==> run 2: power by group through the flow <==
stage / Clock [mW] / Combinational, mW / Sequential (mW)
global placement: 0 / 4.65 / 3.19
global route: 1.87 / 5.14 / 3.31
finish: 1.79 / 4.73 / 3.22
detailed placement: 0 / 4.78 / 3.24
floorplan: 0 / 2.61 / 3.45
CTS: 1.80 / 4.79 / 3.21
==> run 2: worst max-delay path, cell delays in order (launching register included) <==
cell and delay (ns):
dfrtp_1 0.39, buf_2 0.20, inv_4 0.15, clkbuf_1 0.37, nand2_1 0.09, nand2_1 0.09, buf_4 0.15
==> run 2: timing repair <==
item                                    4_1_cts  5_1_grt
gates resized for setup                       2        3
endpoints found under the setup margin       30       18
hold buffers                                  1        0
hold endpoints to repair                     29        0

--

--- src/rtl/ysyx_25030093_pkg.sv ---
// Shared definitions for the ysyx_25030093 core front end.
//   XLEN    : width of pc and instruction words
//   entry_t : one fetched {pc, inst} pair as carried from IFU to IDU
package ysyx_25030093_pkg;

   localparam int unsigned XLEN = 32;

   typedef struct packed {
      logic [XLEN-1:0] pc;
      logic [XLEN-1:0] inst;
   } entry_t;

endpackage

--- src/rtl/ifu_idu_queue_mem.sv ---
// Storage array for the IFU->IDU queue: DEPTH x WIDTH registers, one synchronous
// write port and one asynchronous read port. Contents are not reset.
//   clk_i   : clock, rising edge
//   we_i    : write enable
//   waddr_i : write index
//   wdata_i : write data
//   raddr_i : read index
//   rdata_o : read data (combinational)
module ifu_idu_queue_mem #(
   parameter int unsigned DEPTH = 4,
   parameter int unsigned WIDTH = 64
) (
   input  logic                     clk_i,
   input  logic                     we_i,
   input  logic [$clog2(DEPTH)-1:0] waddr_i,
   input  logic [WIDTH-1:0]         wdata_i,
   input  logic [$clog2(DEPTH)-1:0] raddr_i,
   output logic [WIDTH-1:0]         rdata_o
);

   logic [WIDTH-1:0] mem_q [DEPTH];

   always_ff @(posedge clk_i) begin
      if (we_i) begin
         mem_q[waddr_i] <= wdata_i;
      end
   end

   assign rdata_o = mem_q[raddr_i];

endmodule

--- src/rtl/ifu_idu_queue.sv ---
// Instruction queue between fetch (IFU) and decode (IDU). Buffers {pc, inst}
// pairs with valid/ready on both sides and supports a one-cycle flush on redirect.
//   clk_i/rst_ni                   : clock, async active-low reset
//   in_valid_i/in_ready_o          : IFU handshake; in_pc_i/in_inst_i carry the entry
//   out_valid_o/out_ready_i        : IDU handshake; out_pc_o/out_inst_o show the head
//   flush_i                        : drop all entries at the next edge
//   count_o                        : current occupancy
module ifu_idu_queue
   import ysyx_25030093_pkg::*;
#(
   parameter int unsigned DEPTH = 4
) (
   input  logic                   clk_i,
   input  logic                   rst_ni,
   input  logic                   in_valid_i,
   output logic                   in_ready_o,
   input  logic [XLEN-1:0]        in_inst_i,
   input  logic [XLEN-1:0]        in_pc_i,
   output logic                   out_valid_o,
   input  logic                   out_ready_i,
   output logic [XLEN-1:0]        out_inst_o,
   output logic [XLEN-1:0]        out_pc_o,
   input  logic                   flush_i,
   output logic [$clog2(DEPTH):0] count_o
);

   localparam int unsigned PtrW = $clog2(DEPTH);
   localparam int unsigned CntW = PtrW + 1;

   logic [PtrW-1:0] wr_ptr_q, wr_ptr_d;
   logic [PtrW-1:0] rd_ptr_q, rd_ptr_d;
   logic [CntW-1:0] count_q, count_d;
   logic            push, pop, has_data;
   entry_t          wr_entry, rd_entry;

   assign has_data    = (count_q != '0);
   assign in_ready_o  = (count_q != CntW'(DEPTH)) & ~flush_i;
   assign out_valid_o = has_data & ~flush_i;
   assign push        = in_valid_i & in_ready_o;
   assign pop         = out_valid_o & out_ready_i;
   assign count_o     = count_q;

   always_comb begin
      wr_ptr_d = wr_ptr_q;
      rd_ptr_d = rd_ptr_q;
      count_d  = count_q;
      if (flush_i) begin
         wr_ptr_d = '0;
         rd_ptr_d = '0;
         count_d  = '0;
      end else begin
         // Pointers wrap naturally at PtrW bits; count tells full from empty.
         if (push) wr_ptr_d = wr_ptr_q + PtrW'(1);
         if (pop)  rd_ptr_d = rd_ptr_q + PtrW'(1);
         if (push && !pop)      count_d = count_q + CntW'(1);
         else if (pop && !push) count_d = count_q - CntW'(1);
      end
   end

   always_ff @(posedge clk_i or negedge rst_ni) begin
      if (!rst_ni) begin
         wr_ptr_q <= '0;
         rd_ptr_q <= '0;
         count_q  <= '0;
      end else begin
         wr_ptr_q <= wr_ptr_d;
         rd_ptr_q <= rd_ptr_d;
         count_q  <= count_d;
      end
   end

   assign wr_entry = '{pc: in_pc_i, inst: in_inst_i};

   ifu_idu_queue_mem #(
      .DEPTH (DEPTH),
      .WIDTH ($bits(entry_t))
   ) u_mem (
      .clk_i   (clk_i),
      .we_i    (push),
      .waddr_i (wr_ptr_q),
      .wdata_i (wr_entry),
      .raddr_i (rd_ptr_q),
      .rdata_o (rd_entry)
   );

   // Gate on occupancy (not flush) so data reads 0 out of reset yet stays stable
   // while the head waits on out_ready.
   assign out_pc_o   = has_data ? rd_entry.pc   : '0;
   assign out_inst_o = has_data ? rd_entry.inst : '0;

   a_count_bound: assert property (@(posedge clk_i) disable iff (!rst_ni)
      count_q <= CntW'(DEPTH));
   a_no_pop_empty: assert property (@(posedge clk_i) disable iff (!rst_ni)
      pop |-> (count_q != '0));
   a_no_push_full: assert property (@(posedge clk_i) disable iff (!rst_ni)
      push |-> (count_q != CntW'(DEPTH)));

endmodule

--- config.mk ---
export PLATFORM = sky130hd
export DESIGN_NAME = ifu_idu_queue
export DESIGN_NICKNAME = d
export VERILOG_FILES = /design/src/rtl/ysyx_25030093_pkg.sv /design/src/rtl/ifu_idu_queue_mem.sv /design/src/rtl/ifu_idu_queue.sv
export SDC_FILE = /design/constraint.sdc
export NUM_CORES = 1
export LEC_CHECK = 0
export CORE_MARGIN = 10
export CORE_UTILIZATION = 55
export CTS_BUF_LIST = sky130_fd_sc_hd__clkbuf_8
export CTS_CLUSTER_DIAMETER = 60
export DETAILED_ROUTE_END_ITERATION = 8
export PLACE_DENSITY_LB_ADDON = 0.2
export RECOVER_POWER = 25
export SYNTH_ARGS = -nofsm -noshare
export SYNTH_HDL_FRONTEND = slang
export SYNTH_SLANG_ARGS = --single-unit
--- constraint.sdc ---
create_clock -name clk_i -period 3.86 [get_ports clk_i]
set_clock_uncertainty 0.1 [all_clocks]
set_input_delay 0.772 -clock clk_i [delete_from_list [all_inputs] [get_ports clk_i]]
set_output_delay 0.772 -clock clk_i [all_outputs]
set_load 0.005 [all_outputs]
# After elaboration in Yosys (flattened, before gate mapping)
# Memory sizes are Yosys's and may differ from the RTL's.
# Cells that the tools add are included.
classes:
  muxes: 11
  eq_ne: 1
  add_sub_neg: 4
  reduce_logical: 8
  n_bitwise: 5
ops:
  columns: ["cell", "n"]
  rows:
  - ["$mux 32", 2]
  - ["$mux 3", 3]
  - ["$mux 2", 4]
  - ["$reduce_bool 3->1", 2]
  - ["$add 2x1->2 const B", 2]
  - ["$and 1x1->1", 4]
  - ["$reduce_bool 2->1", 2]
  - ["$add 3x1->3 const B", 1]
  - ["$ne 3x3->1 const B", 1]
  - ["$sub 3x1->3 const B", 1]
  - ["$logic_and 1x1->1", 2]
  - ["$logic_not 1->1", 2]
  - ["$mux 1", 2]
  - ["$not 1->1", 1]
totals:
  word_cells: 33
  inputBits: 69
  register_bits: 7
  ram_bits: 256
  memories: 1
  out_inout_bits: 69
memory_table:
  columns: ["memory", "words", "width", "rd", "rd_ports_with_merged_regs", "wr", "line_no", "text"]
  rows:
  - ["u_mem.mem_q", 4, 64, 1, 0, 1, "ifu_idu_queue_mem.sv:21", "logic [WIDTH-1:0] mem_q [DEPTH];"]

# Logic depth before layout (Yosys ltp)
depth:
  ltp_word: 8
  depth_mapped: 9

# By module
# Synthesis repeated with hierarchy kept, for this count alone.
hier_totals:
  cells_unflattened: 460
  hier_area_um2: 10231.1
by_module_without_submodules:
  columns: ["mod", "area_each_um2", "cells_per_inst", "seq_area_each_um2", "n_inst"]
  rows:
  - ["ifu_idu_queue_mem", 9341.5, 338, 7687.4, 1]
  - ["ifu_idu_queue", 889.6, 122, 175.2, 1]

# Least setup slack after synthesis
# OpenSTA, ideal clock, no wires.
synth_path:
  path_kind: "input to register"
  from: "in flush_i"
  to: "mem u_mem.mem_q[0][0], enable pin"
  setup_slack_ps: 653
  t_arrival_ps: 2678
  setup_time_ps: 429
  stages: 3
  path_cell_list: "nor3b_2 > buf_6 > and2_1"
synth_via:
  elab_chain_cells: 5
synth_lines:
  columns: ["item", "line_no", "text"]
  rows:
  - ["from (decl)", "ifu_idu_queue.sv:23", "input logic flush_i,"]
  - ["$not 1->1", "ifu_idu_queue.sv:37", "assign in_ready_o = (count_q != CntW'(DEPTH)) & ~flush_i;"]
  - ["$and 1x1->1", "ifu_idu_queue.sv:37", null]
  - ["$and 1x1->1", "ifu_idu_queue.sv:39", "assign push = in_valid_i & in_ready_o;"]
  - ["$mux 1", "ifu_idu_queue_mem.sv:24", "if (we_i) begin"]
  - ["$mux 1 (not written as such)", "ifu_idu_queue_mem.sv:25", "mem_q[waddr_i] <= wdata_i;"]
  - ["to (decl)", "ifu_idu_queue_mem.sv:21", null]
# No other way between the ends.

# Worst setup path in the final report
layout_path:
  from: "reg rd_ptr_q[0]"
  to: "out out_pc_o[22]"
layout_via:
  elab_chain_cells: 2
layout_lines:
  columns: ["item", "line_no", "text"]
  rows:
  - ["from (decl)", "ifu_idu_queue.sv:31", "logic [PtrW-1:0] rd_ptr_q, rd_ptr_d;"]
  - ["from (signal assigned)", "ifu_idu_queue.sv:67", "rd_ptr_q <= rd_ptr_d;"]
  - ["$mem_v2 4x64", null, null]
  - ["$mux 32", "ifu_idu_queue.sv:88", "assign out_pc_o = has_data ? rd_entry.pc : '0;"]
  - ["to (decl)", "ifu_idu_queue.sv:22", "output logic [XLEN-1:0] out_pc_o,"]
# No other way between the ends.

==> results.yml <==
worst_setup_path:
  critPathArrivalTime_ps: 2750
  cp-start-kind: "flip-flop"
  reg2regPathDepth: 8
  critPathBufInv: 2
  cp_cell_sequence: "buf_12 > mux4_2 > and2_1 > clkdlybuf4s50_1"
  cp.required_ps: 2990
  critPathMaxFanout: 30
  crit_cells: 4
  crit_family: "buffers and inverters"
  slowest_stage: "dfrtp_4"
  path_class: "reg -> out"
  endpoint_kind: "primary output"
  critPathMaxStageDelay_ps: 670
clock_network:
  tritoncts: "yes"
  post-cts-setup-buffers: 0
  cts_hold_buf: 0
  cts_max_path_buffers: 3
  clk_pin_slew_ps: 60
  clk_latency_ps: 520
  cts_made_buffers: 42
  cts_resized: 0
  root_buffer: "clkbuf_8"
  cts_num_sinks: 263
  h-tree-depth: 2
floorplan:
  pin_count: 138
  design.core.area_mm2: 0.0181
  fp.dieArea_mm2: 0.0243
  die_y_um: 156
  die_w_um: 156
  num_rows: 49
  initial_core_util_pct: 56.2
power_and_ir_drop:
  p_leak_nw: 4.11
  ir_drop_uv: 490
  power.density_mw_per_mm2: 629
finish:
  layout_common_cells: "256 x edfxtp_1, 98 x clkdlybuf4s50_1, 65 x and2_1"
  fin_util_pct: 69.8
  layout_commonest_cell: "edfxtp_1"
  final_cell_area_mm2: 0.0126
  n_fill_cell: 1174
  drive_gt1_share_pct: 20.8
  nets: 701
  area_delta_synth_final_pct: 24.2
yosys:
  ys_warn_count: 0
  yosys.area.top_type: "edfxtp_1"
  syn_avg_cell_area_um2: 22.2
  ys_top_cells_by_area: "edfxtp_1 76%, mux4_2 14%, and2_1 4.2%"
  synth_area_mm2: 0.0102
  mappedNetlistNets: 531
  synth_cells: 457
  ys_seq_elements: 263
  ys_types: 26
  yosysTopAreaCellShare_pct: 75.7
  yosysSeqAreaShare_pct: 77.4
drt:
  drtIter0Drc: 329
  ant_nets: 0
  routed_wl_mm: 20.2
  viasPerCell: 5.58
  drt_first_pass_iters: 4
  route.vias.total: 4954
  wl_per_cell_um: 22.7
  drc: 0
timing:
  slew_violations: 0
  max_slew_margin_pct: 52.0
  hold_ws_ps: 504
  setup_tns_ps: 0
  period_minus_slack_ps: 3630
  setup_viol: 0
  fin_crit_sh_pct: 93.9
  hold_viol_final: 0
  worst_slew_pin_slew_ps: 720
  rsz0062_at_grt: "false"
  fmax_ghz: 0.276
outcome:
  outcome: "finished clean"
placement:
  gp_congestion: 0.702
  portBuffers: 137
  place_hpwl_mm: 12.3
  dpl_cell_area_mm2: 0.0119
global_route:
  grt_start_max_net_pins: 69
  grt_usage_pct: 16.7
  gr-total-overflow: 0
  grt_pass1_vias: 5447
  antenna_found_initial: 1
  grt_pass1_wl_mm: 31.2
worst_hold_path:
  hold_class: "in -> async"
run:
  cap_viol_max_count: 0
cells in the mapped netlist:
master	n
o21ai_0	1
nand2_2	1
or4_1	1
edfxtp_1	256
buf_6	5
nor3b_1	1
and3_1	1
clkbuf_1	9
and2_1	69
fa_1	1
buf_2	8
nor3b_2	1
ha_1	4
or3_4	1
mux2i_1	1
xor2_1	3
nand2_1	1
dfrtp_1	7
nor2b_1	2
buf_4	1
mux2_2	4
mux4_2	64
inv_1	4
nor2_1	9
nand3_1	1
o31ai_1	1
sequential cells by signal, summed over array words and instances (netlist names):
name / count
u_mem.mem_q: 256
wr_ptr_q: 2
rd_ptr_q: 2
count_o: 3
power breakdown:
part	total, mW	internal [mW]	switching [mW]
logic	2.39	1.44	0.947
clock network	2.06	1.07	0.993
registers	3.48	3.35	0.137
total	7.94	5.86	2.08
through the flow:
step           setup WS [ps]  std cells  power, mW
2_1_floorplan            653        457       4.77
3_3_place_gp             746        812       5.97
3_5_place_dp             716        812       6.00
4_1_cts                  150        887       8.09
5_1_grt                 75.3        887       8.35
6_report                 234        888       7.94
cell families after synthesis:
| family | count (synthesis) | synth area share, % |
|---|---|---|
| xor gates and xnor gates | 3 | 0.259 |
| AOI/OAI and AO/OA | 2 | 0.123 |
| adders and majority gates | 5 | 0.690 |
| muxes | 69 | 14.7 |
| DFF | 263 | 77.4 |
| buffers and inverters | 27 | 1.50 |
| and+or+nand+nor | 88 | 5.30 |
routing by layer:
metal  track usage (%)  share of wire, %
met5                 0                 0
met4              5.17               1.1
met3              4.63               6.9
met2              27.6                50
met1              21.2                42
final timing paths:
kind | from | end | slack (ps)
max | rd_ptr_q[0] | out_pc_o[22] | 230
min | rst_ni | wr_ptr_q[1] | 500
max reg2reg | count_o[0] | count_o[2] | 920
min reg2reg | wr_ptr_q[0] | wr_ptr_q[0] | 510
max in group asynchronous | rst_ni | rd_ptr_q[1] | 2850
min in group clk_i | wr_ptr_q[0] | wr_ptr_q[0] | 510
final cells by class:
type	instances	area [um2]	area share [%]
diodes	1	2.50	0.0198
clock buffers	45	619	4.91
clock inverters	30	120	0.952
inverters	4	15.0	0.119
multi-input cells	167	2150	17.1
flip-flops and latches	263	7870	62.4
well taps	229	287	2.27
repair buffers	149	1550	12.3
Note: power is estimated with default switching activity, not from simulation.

Directions: All that belongs in the answer is the run of lines above from the line containing "run 2: worst" through the line containing "hold endpoints to", exactly as written.

Output for this exercise:
==> run 2: worst max-delay path, cell delays in order (launching register included) <==
cell and delay (ns):
dfrtp_1 0.39, buf_2 0.20, inv_4 0.15, clkbuf_1 0.37, nand2_1 0.09, nand2_1 0.09, buf_4 0.15
==> run 2: timing repair <==
item                                    4_1_cts  5_1_grt
gates resized for setup                       2        3
endpoints found under the setup margin       30       18
hold buffers                                  1        0
hold endpoints to repair                     29        0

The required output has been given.